Beijing Hutongs: National Holidays

After exploring Tiantan Park, I wandered through some of the small streets just north of the park. The street pattern in Beijing is basically large through streets set fairly widely apart, and large city blocks of small alleys and little streets in between. Far fewer cars, and it’s mostly on the little streets that people live. These are called Hutongs (translates as lane or alley), and on them you see aspects of Beijing you’re less likely to see on the big streets. With urban renewal going on and the city preparing for the 2008 Olymic Games, many of the old streets and houses are being bulldozed to make way for newer buildings. The critics — which seem to include most of the Westerners I speak to, who claim it’s only in the Hutongs that you see the “soul” of the city — say Beijing is losing its character.

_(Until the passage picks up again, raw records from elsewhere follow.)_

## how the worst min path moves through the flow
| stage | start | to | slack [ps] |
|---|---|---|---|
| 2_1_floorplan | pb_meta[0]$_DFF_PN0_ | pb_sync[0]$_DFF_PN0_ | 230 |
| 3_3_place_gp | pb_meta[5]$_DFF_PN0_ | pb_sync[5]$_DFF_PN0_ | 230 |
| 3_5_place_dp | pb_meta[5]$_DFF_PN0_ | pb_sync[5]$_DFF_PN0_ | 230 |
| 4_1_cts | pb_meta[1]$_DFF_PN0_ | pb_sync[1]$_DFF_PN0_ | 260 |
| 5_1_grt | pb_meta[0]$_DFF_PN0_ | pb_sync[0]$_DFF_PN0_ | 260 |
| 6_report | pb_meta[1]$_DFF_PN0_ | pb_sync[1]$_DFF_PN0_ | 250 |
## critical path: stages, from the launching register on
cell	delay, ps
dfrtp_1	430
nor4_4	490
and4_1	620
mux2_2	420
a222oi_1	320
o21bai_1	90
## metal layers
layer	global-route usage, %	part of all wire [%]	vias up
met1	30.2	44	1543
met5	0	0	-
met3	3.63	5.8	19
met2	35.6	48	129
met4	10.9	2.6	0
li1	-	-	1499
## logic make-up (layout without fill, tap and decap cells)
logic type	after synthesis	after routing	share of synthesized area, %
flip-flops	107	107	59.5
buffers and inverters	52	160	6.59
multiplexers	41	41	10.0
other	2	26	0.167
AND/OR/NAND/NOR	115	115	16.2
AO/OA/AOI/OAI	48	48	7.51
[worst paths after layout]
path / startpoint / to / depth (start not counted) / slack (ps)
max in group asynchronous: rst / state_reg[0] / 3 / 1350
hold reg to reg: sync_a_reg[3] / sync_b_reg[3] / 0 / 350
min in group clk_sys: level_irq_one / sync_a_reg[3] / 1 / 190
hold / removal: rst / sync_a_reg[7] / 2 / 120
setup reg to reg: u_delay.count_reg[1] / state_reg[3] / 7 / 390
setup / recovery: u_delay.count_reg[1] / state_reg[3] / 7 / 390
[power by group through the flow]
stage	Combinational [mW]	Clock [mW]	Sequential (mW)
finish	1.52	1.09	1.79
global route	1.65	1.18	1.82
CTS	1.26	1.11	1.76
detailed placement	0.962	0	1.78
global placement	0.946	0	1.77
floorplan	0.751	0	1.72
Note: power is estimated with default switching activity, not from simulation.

Others – myself included – note that the new buildings will likely have better plumbing(meaning residents won’t need to walk down the street — in winter, even — to the odorific public toilet), and probably be somewhat cleaner and better built in general. Yes indeed, Beijing is losing some of what used to define it as a city…but isn’t that the nature of cities since the industrial revolution? And how can I, at heart still a New Yorker, criticize Beijing when I think of all the great and historic buildings we tore down in the 50s, 60s and 70s? In honor of the fact that it’s the national holidays here (anniversary of the founding of the PRC), I’m kicking off with a patriotic shot of a flag and plants on the roof of a small hut. Then you’ll see shots of blankets hung out to dry — it was such a clear day I guess everyone thought it was a good day to air out the laundry before winter socks in. After these, you’ll see shots of urban renewal in my own neighborhood, where the Hutong buildings are already being marked for destruction.